C’est, je me rends compte, la suite de ma routine concernant l’amour que je n’ai jamais
trouvé : je suis habituée depuis longtemps à aimer sans être aimée, à aimer pour être en fin
de compte rejetée car on trouve toujours meilleure que moi. Meilleure que moi, quelle
expression douloureuse qui est regorgée d’un amas de souvenirs abominables ! Meilleure
que moi est certainement l’expression qui me définit. Je déteste ces sensations, ces
pensées obscures, je voudrais bien avoir la joie de vivre, exister seulement pour l’élite de la
vie, la fleur des sentiments, mais la vérité me rattrape chaque fois que je me regarde dans la
glace, et vois ainsi ce que mon entourage doit supporter. Visage rubicond, joues gonflées
par une acnée rosâtre, dégoutante, nez proeminent, large et yeux fagotés de lunettes, le
seul atout que je possède étant malheureusement dissimulé. Comment ai-je pu songer,
aussi incrédule et ridicule, qu’il pourrait porter sur moi son regard de miel qui léchait avec
gourmandise les beautés ? Comment ai-je été aussi insolente envers lui, à l’imaginer
m’aimer, moi ?
Ce n’est pas seulement une question de beauté, de visage qui n’est point sublime, mais
aussi d’une âme que je trouve terne, sans éclat aucun si ce n’est celui d’un rire qui n’est
même pas séduisant. Ma personnalité dans son ensemble me déplait, mon caractère que je
ne cerne même pas me répugne ; je suis peureuse, craintive, oisillon que la gravité
engloutira seulement, tournoyant dans les airs vertigineux, comme je le fais, hagarde. Je n’ai
rien dont je puis compenser ma laideur car mon âme est démesurement laide. Pourtant,
rebelle que je suis, idiote que je suis, j’ai laissé libre court à mon imagination de le rêver, de
lui bâtir une histoire fantasque à mes côtés, à l’insu de laquelle on tomberait amoureux, on
s’aimerait le temps d’une année, le temps de ma première perdition insensée mais tellement
désirable. On s’aimerait car j’ai le mérite de vivre une histoire d’amour, peut-être une amourette de
jeunesse sans importance, cependant quelque chose dont je pourrais emplir le vide béat de ma
routine grise et nébuleuse.
Je me suis trompée, je me suis fourvoyée, mes espoirs se sont résolvées en déceptions
cuisantes qui, se succédant les unes après les autres, ont débordé ma bouche de mots. Je
regrette de l’avoir regardé autant de fois, de lui avoir soufflé silencieusement qu’il me
plaisait, que mon désir de lui était incommensurable. J’étais insolente d’avoir agi de cette
façon, d’avoir suivi des conseils de séduction qui, de toute manière, n’étaient réservées
qu’aux filles ayant déjà une bonne base, voire une beauté époustouflante. Je ne faisais pas
partie d’elles, je ne l’ai point séduit, j’ai seulement gonflé son égo. Il sait que j’en pince pour
lui, c’est inévitable. Je regrette d’être tombée aussi bas pour un garçon qui ne le mérite pas.

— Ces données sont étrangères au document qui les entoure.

===== flow/design.v =====
module reciprocal_rom(
    input [5:0] significand,
    output logic[5:0] reciprocal_estimate);
    always_comb
    begin
        case (significand)
            6'h0: reciprocal_estimate = 6'h0;
            6'h1: reciprocal_estimate = 6'h3e;
            6'h2: reciprocal_estimate = 6'h3c;
            6'h3: reciprocal_estimate = 6'h3a;
            6'h4: reciprocal_estimate = 6'h38;
            6'h5: reciprocal_estimate = 6'h36;
            6'h6: reciprocal_estimate = 6'h35;
            6'h7: reciprocal_estimate = 6'h33;
            6'h8: reciprocal_estimate = 6'h31;
            6'h9: reciprocal_estimate = 6'h30;
            6'ha: reciprocal_estimate = 6'h2e;
            6'hb: reciprocal_estimate = 6'h2d;
            6'hc: reciprocal_estimate = 6'h2b;
            6'hd: reciprocal_estimate = 6'h2a;
            6'he: reciprocal_estimate = 6'h29;
            6'hf: reciprocal_estimate = 6'h27;
            6'h10: reciprocal_estimate = 6'h26;
            6'h11: reciprocal_estimate = 6'h25;
            6'h12: reciprocal_estimate = 6'h23;
            6'h13: reciprocal_estimate = 6'h22;
            6'h14: reciprocal_estimate = 6'h21;
            6'h15: reciprocal_estimate = 6'h20;
            6'h16: reciprocal_estimate = 6'h1f;
            6'h17: reciprocal_estimate = 6'h1e;
            6'h18: reciprocal_estimate = 6'h1d;
            6'h19: reciprocal_estimate = 6'h1c;
            6'h1a: reciprocal_estimate = 6'h1b;
            6'h1b: reciprocal_estimate = 6'h1a;
            6'h1c: reciprocal_estimate = 6'h19;
            6'h1d: reciprocal_estimate = 6'h18;
            6'h1e: reciprocal_estimate = 6'h17;
            6'h1f: reciprocal_estimate = 6'h16;
            6'h20: reciprocal_estimate = 6'h15;
            6'h21: reciprocal_estimate = 6'h14;
            6'h22: reciprocal_estimate = 6'h13;
            6'h23: reciprocal_estimate = 6'h12;
            6'h24: reciprocal_estimate = 6'h11;
            6'h25: reciprocal_estimate = 6'h11;
            6'h26: reciprocal_estimate = 6'h10;
            6'h27: reciprocal_estimate = 6'hf;
            6'h28: reciprocal_estimate = 6'he;
            6'h29: reciprocal_estimate = 6'he;
            6'h2a: reciprocal_estimate = 6'hd;
            6'h2b: reciprocal_estimate = 6'hc;
            6'h2c: reciprocal_estimate = 6'hb;
            6'h2d: reciprocal_estimate = 6'hb;
            6'h2e: reciprocal_estimate = 6'ha;
            6'h2f: reciprocal_estimate = 6'h9;
            6'h30: reciprocal_estimate = 6'h9;
            6'h31: reciprocal_estimate = 6'h8;
            6'h32: reciprocal_estimate = 6'h7;
            6'h33: reciprocal_estimate = 6'h7;
            6'h34: reciprocal_estimate = 6'h6;
            6'h35: reciprocal_estimate = 6'h6;
            6'h36: reciprocal_estimate = 6'h5;
            6'h37: reciprocal_estimate = 6'h4;
            6'h38: reciprocal_estimate = 6'h4;
            6'h39: reciprocal_estimate = 6'h3;
            6'h3a: reciprocal_estimate = 6'h3;
            6'h3b: reciprocal_estimate = 6'h2;
            6'h3c: reciprocal_estimate = 6'h2;
            6'h3d: reciprocal_estimate = 6'h1;
            6'h3e: reciprocal_estimate = 6'h1;
            6'h3f: reciprocal_estimate = 6'h0;
            default: reciprocal_estimate = 6'h0;
        endcase
    end
endmodule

Je regrette d’avoir écrit une nouvelle qui portait sa personne comme personnage principale,
et d’avoir attisé par conséquent un désir de lui, infirme au début puis grossi indéniablement
par des espoirs, de multiples histoires puis finalement de foutus sentiments. Je regrette
d’avoir été insolente envers moi-même car lorsqu’on n’est pas beau, on ne désire point les
beautés.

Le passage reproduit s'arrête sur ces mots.